(Records contained in a dataset)
== == ==

This design comes from an exercise in tuning for small area, a short achievable clock period and few clock cycles on the open sky130 flow, not from production work.
Only simulation tests tie the RTL to the original design; equivalence was not proved.
Power and IR drop assume default switching activity.

<file path="design/flow/design.v">
package ksl_pkg;
    localparam int CAPACITY   = 32;
    localparam int FLOOR_BITS = 6;
    localparam int TIME_BITS  = 32;
    localparam int OCC_BITS   = 6;
    localparam int ADDR_BITS  = (CAPACITY > 1) ? $clog2(CAPACITY) : 1;
    localparam int IDX_BITS   = $clog2(CAPACITY + 1);
    localparam int ENTRY_BITS = FLOOR_BITS + TIME_BITS;
    localparam int MEM_REQ_BITS = 1 + ADDR_BITS + ENTRY_BITS + ADDR_BITS;
    localparam int RESULT_BITS  = 2 + TIME_BITS + OCC_BITS + OCC_BITS + 1;
    localparam logic [OCC_BITS-1:0] SLOTS_RESET = OCC_BITS'(32);
    typedef enum logic {
        CMD_ADD    = 1'b0,
        CMD_REMOVE = 1'b1
    } command_t;
    typedef enum logic [1:0] {
        STAT_ADDED   = 2'd0,
        STAT_FULL    = 2'd1,
        STAT_REMOVED = 2'd2,
        STAT_DONE    = 2'd3
    } status_t;
    typedef enum logic {
        ST_IDLE,
        ST_SCAN
    } state_t;
    typedef struct packed {
        status_t               status;
        logic [TIME_BITS-1:0]  removed_time;
        logic [OCC_BITS-1:0]   occupancy;
        logic [OCC_BITS-1:0]   removed_count;
        logic                  last;
    } result_t;
    typedef struct packed {
        logic                  wr_en;
        logic [ADDR_BITS-1:0]  wr_addr;
        logic [ENTRY_BITS-1:0] wr_data;
        logic [ADDR_BITS-1:0]  rd_addr;
    } mem_req_t;
endpackage
module ksl_ram #(
    parameter int DEPTH = 32,
    parameter int WIDTH = 38
) (
    input  logic                                       clk,
    input  logic                                       wr_en,
    input  logic [((DEPTH > 1) ? $clog2(DEPTH) : 1)-1:0] wr_addr,
    input  logic [WIDTH-1:0]                           wr_data,
    input  logic [((DEPTH > 1) ? $clog2(DEPTH) : 1)-1:0] rd_addr,
    output logic [WIDTH-1:0]                           rd_data
);
    logic [WIDTH-1:0] mem [DEPTH];
    logic [WIDTH-1:0] rd_data_reg;
    always_ff @(posedge clk)
    begin
        if (wr_en)
        begin
            mem[wr_addr] <= wr_data;
        end
        rd_data_reg <= mem[rd_addr];
    end
    assign rd_data = rd_data_reg;
endmodule
import ksl_pkg::*;
module ksl_ctrl
(
    input  logic                  clk,
    input  logic                  rst_n,
    input  logic [IDX_BITS-1:0]   limit,
    input  logic                  in_valid,
    output logic                  in_stall,
    input  logic                  command,
    input  logic [FLOOR_BITS-1:0] key_floor,
    input  logic [TIME_BITS-1:0]  entry_time,
    output logic [MEM_REQ_BITS-1:0] mem_req_o,
    input  logic [ENTRY_BITS-1:0] mem_rd_data,
    output logic                  out_valid,
    input  logic                  out_stall,
    output logic [RESULT_BITS-1:0]  result_o
);
    ksl_pkg::mem_req_t              mem_req;
    ksl_pkg::state_t                state_reg, state_next;
    logic [IDX_BITS-1:0]   idx_reg, idx_next;
    ksl_pkg::command_t              cmd_reg, cmd_next;
    logic [FLOOR_BITS-1:0] key_reg, key_next;
    logic [TIME_BITS-1:0]  time_reg, time_next;
    logic [CAPACITY-1:0]   valid_reg, valid_next;
    logic [OCC_BITS-1:0]   count_reg, count_next;
    logic [OCC_BITS-1:0]   removed_reg, removed_next;
    logic                  out_valid_reg, out_valid_next;
    ksl_pkg::result_t               res_reg, res_next;
    logic                  out_free;
    logic                  at_end;
    logic [ADDR_BITS-1:0]  slot;
    logic [FLOOR_BITS-1:0] rd_floor;
    logic [TIME_BITS-1:0]  rd_time;
    assign slot     = idx_reg[ADDR_BITS-1:0];
    assign at_end   = (idx_reg == limit);
    assign out_free = !out_valid_reg || !out_stall;
    assign rd_floor = mem_rd_data[ENTRY_BITS-1:TIME_BITS];
    assign rd_time  = mem_rd_data[TIME_BITS-1:0];
    always_ff @(posedge clk or negedge rst_n)
    begin
        if (!rst_n)
        begin
            state_reg     <= ST_IDLE;
            idx_reg       <= '0;
            valid_reg     <= '0;
            count_reg     <= '0;
            removed_reg   <= '0;
            out_valid_reg <= 1'b0;
        end
        else
        begin
            state_reg     <= state_next;
            idx_reg       <= idx_next;
            valid_reg     <= valid_next;
            count_reg     <= count_next;
            removed_reg   <= removed_next;
            out_valid_reg <= out_valid_next;
        end
    end
    always_ff @(posedge clk)
    begin
        cmd_reg  <= cmd_next;
        key_reg  <= key_next;
        time_reg <= time_next;
        res_reg  <= res_next;
    end
    always_comb
    begin
        state_next     = state_reg;
        idx_next       = idx_reg;
        cmd_next       = cmd_reg;
        key_next       = key_reg;
        time_next      = time_reg;
        valid_next     = valid_reg;
        count_next     = count_reg;
        removed_next   = removed_reg;
        res_next       = res_reg;
        out_valid_next = out_valid_reg;
        in_stall       = 1'b1;
        mem_req.wr_en   = 1'b0;
        mem_req.wr_addr = slot;
        mem_req.wr_data = {key_reg, time_reg};
        if (out_valid_reg && !out_stall)
        begin
            out_valid_next = 1'b0;
        end
        unique case (state_reg)
            ST_IDLE:
            begin
                in_stall = 1'b0;
                if (in_valid)
                begin
                    cmd_next     = ksl_pkg::command_t'(command);
                    key_next     = key_floor;
                    time_next    = entry_time;
                    idx_next     = '0;
                    removed_next = '0;
                    state_next   = ST_SCAN;
                end
            end
            ST_SCAN:
            begin
                if (at_end)
                begin
                    if (out_free)
                    begin
                        res_next.status        = (cmd_reg == CMD_ADD) ? STAT_FULL : STAT_DONE;
                        res_next.removed_time  = '0;
                        res_next.occupancy     = count_reg;
                        res_next.removed_count = (cmd_reg == CMD_ADD) ? '0 : removed_reg;
                        res_next.last          = 1'b1;
                        out_valid_next         = 1'b1;
                        state_next             = ST_IDLE;
                    end
                end
                else if (cmd_reg == CMD_ADD)
                begin
                    if (!valid_reg[slot])
                    begin
                        if (out_free)
                        begin
                            mem_req.wr_en          = 1'b1;
                            valid_next[slot]       = 1'b1;
                            count_next             = count_reg + 1'b1;
                            res_next.status        = STAT_ADDED;
                            res_next.removed_time  = '0;
                            res_next.occupancy     = count_reg + 1'b1;
                            res_next.removed_count = '0;
                            res_next.last          = 1'b1;
                            out_valid_next         = 1'b1;
                            state_next             = ST_IDLE;
                        end
                    end
                    else
                    begin
                        idx_next = idx_reg + 1'b1;
                    end
                end
                else
                begin
                    if (valid_reg[slot] && (rd_floor == key_reg))
                    begin
                        if (out_free)
                        begin
                            valid_next[slot]       = 1'b0;
                            count_next             = count_reg - 1'b1;
                            removed_next           = removed_reg + 1'b1;
                            res_next.status        = STAT_REMOVED;
                            res_next.removed_time  = rd_time;
                            res_next.occupancy     = count_reg - 1'b1;
                            res_next.removed_count = '0;
                            res_next.last          = 1'b0;
                            out_valid_next         = 1'b1;
                            idx_next               = idx_reg + 1'b1;
                        end
                    end
                    else
                    begin
                        idx_next = idx_reg + 1'b1;
                    end
                end
            end
            default:
            begin
                state_next = ST_IDLE;
            end
        endcase
        mem_req.rd_addr = idx_next[ADDR_BITS-1:0];
    end
    assign out_valid = out_valid_reg;
    assign result_o  = res_reg;
    assign mem_req_o = mem_req;
endmodule
import ksl_pkg::*;
module keyed_slot_table_top
(
    input  logic                  clk,
    input  logic                  rst_n,
    input  logic                  in_valid,
    output logic                  in_stall,
    input  logic                  command,
    input  logic [FLOOR_BITS-1:0] key_floor,
    input  logic [TIME_BITS-1:0]  entry_time,
    output logic                  out_valid,
    input  logic                  out_stall,
    output logic [1:0]            status,
    output logic [TIME_BITS-1:0]  removed_time,
    output logic [OCC_BITS-1:0]   occupancy,
    output logic [OCC_BITS-1:0]   removed_count,
    output logic                  last,
    input  logic                  cfg_valid,
    output logic                  cfg_ready,
    input  logic [OCC_BITS-1:0]   cfg_data
);
    logic [OCC_BITS-1:0]   slots_reg;
    logic [IDX_BITS-1:0]   limit;
    ksl_pkg::mem_req_t              mem_req;
    logic [ENTRY_BITS-1:0] mem_rd_data;
    ksl_pkg::result_t               result;
    assign cfg_ready = 1'b1;
    always_ff @(posedge clk or negedge rst_n)
    begin
        if (!rst_n)
        begin
            slots_reg <= SLOTS_RESET;
        end
        else if (cfg_valid && cfg_ready)
        begin
            slots_reg <= cfg_data;
        end
    end
    assign limit = (slots_reg > OCC_BITS'(CAPACITY)) ? IDX_BITS'(CAPACITY)
                                                     : IDX_BITS'(slots_reg);
    ksl_ram #(
        .DEPTH (CAPACITY),
        .WIDTH (ENTRY_BITS)
    ) u_ram (
        .clk     (clk),
        .wr_en   (mem_req.wr_en),
        .wr_addr (mem_req.wr_addr),
        .wr_data (mem_req.wr_data),
        .rd_addr (mem_req.rd_addr),
        .rd_data (mem_rd_data)
    );
    ksl_ctrl u_ctrl (
        .clk         (clk),
        .rst_n       (rst_n),
        .limit       (limit),
        .in_valid    (in_valid),
        .in_stall    (in_stall),
        .command     (command),
        .key_floor   (key_floor),
        .entry_time  (entry_time),
        .mem_req_o   (mem_req),
        .mem_rd_data (mem_rd_data),
        .out_valid   (out_valid),
        .out_stall   (out_stall),
        .result_o    (result)
    );
    assign status        = result.status;
    assign removed_time  = result.removed_time;
    assign occupancy     = result.occupancy;
    assign removed_count = result.removed_count;
    assign last          = result.last;
endmodule
</file>
<file path="design/flow/run.sh">
#!/bin/bash
# synth_recipe.tcl (not shown) runs the flow's synth.tcl, then flattens the netlist and writes it again
# the make line also repeats each setting of config.mk as NAME=value (left out here)
make -C /OpenROAD-flow-scripts/flow DESIGN_CONFIG=/design/flow/config.mk WORK_HOME=/design/flow/orfs CLKGATE_MAP_FILE= SYNTH_SCRIPT=/design/flow/synth_recipe.tcl finish
</file>
<file path="design/flow/config.mk">
export PLATFORM = sky130hd
export DESIGN_NAME = keyed_slot_table_top
export DESIGN_NICKNAME = keyed_slot_table_top
export VERILOG_FILES = /design/flow/design.v
export SDC_FILE = /design/flow/constraint.sdc
export NUM_CORES = 4
export LEC_CHECK = 0
export CAP_MARGIN = 20
export CORE_MARGIN = 2
export CORE_UTILIZATION = 40
export SLEW_MARGIN = 20
</file>
<file path="design/flow/constraint.sdc">
create_clock -name core_clock -period 8.0 [get_ports {clk}]
set_input_delay 1.6000 -clock core_clock [delete_from_list [all_inputs] [get_ports {clk}]]
set_output_delay 1.6000 -clock core_clock [all_outputs]
set_load 0.01 [all_outputs]
</file>
==> flow_summary.yaml <==
layout:
  largest_register_ffs: 1216
  area_delta_synth_final_pct: 13.13
  antenna_cells: 0
  fillers: 13550
  final_layout_size_suffix_gt1_share_pct: 8.588
  utilization_pct: 45.68
  num-nets-final: 5039
pwr:
  p_leak_nw: 24.14
  swShare_pct: 41.35
  p_sw_w: 0.01117
  p_comb_share_pct: 40.3
  seq_power_share_pct: 34.3
  p_int_w: 0.01584
  ir_drop_mv: 0.5117
  power.total_w: 0.02701
  pwr_density_cell_mw_per_mm2: 382.9
  p_clk_share_pct: 25.5
routing:
  wl_um: 201900
  vias: 45580
  postRouteAntennaNets: 0
  dr.pass1.iters: 6
  wl_per_cell_um: 28.26
  via_per_inst: 6.380
  drc: 0
  drtIter0Drc: 5748
setup_path:
  crit_slowest_cell: "o211a_4"
  crit_chain: "mux4_2 -> a31o_1 -> and2_1 -> nor4_2 -> o211a_4 -> a21oi_1 -> a31o_4 -> inv_2 -> buf_4 -> o2111a_1 -> a211o_1 -> a21o_1 -> o221ai_1"
  end_kind: "register"
  worst_ep_arrival_time_ps: 6650
  slowest_delay_ps: 960
  cp_max_fo: 75
  path_buf_inv: 2
  critPathLaunchType: "register"
  cpLargestDelayFamily: "compound AO/OA/AOI/OAI gates"
  worstSetupPathType: "reg2reg"
  crit_required_ps: 8650
placed_design:
  place_hpwl_um: 104500
  routabilityCongestion: 0.7933
  dp_slack_ps: 1864
  portBuffers: 98
global_route:
  grt_use_total_pct: 24.85
  grt_pass1_wl_um: 294300
  grt_max_degree: 161
  antenna_found_initial: 6
  grt-ovfl-total: 0
  grt_pass1_vias: 42840
clock_network:
  ctsRootBufferMaster: "clkbuf_16"
  postCtsHoldBufs: 0
  clkTransAtPathRegs_ps: 60
  cts_buffers: 151
  cts_setup_buffers: 0
  cts_num_sinks: 1398
  clkLatencyLatePin_ps: 800
  cts_tree: "built"
  clockBufferDepth: 3
  cts_resized: 0
  htree_num_levels: 4
timing:
  fin_crit_sh_pct: 75.07
  tns_ps: 0
  fin_ws_ps: 1994
  slew-limit-headroom_pct: 19.79
  finClkSkew_ps: 70.60
  setup_viol: 0
  timing.fmax_ghz: 0.1665
  hold_viol_final: 0
  max_slew.worst_pin.slew_ps: 1203
  rsz0062_at_grt: "no"
  fin_crit_ps: 6006
  whs_ps: 480.4
  drv_slew: 0
floorplanning:
  boundaryPins: 100
  die_h_um: 398.8
  die_w_um: 398.8
  die_area_sq_mm: 0.1590
  row_count: 144
  placeableCoreArea_sq_mm: 0.1544
  initial_utilization_pct: 40.38
synth:
  synthArstFlopShare_pct: 4.149
  synth_fp_nets: 5137
  yosysWarnings: 3
  ys_types: 71
  avgSynthCellArea_sq_um: 12.28
  syn-cell-area_sq_mm: 0.06235
  ys_seq_elements: 1398
  synth.top_cell.area_share_pct: 62.71
  synth_edf_count: 1302
  yosysTopAreaCell: "edfxtp_1"
  ys_seq_area_share_pct: 66.26
  synthTopCellsByArea: "edfxtp_1 (63%), nand2_1 (6.3%), o22ai_1 (3.8%)"
  synth-main-ff-cell: "edfxtp_1"
  postSynthCellCount: 5078
run:
  drv_cap: 0
status:
  status: "finished clean"
hold_path:
  hp-class: "reg2reg"
==> power groups by stage <==
stage          combinational (W)  clock [W]  sequential (W)
2_1_floorplan            0.00693          0         0.00925
3_3_place_gp              0.0105          0         0.00942
3_5_place_dp              0.0106          0         0.00942
4_1_cts                   0.0107    0.00696         0.00928
5_1_grt                   0.0116    0.00725         0.00932
6_report                  0.0109    0.00688         0.00926
==> final cells by class <==
cell class | count | area [sq um] | area share, %
clock buffer | 206 | 4116 | 5.836
sequential | 1398 | 41320 | 58.58
multi-input combinational | 3114 | 19240 | 27.28
inverter | 91 | 364.1 | 0.5162
timing repair buffer | 224 | 2212 | 3.136
clock inverter | 67 | 723.2 | 1.025
tap | 2044 | 2557 | 3.626
==> metal layers <==
layer  vias to the layer above  global-route usage [%]  routed length, um
met5                         -                       0                 68
met4                         4                   9.245               6930
met3                       392                   5.584              20670
met2                      2521                   37.17              89180
met1                     23090                   35.31              85040
li1                      19570                       -                  -
==> per-stage QoR <==
step                      cells  instance area, sq um
after floorplan            5078                 62350
after global placement     6864                 65550
after detailed placement   6866                 65600
after CTS                  7139                 70440
after global routing       7144                 70540
final                      7144                 70540
==> cells in the mapped netlist, drive strengths merged (2+ instances only) <==
library cell and n:
a211o 152, a211oi 79, a21o 39, a21oi 11, a311oi 76, a31o 78
a31oi 154, and2 9, and3 78, buf 68, clkbuf 407, clkinv 3
dfrtp 57, dfxtp 38, edfxtp 1302, ha 9, inv 88, mux2 104
mux2i 15, nand2 1049, nand2b 5, nand3 344, nand3b 4, nand4 7
nor2 60, nor2b 2, nor3 87, nor4 9, o2111a 76, o211ai 4
o21a 2, o21ai 22, o221ai 39, o22ai 381, o311a 76, o31ai 3
o32ai 81, or2 3, or3 6, or3b 4, or4 2, xnor2 19
xor2 11
==> tightest hold or removal path: stages (launching register included) <==
cell and delay [ps]:
dfrtp_1 340, nand2_1 40, o21ai_0 60
==> final timing paths <==
| check | slack, ps | startpoint | to | cells past startpoint |
|---|---|---|---|---|
| worst max register to register | 1990 | u_ctrl.idx_reg[0] | u_ram.rd_data_reg[3] | 13 |
| worst min-delay path | 480 | register | register | 2 |
| worst max-delay path | 1990 | u_ctrl.idx_reg[0] | u_ram.rd_data_reg[3] | 13 |
| max in group asynchronous | 6390 | rst_n | u_ctrl.idx_reg[0] | 2 |
| min in group asynchronous | 950 | rst_n | u_ctrl.count_reg[3] | 2 |
| worst min register to register | 480 | register | register | 2 |
==> cell usage in the layout, fill, tap and decap left out, types with 17 or more instances in the layout <==
| master | count |
|---|---|
| a211o_1 | 152 |
| a211oi_1 | 77 |
| a21o_1 | 39 |
| a311oi_1 | 76 |
| a31o_1 | 77 |
| a31oi_1 | 154 |
| and3_1 | 77 |
| buf_12 | 17 |
| buf_4 | 102 |
| clkbuf_1 | 43 |
| clkbuf_16 | 152 |
| clkdlybuf4s50_1 | 97 |
| clkinv_1 | 19 |
| clkinv_2 | 21 |
| dfrtp_1 | 55 |
| dfxtp_1 | 38 |
| edfxtp_1 | 1302 |
| inv_1 | 81 |
| mux2_1 | 76 |
| mux2_2 | 27 |
| nand2_1 | 1043 |
| nand3_1 | 344 |
| nor2_1 | 25 |
| nor2_4 | 35 |
| nor3_1 | 87 |
| o2111a_1 | 76 |
| o21ai_0 | 22 |
| o221ai_1 | 39 |
| o22ai_1 | 381 |
| o311a_1 | 76 |
| o32ai_1 | 80 |
| xnor2_1 | 19 |
==> cell families after synthesis <==
| logic type | after synthesis | share of synthesized area (%) |
|---|---|---|
| multiplexers | 120 | 2.161 |
| buffers and inverters | 566 | 3.536 |
| adder cells (fa/ha/maj) | 9 | 0.1806 |
| flip-flops | 1398 | 66.26 |
| AND/OR/NAND/NOR | 1672 | 11.52 |
| AO/OA/AOI/OAI | 1282 | 15.92 |
| other | 1 | 0.006015 |
| XOR/XNOR | 30 | 0.4214 |
Testbench counts, summed over its fixed seeds: cycles 143,371.

## static timing again, ports no longer ideal
No port has a modelled driver above. Below, the same layout with a new extraction and two added sets of constraints. Step 1, drivers: a clkbuf_16 drives clk and a buf_2 each remaining input, both assumed. Step 2 times the ports against the registers' clock, not the clock port: input delays grow and output delays shrink by t, the midpoint of the rising clock arrivals with the driver on. Three values: ideal, step 1, step 2; two values: the first two.
t, ns: 0.863
slack for setup (ns): 1.994 / 1.994 / 1.800
latest minus earliest clock arrival (ns): 0.079 / 0.079
worst slew at a driven data input, ns: 0.09
pins driven straight from the clock port: 1
After both steps setup and hold are still met in this run. The setup slack of this run moves by 0.000 ns with the drivers and by -0.194 ns with both steps.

== == ==

Lines from the top of the data above through the line containing "Power and IR" must be repeated exactly. All other lines stay out.

This design comes from an exercise in tuning for small area, a short achievable clock period and few clock cycles on the open sky130 flow, not from production work.
Only simulation tests tie the RTL to the original design; equivalence was not proved.
Power and IR drop assume default switching activity.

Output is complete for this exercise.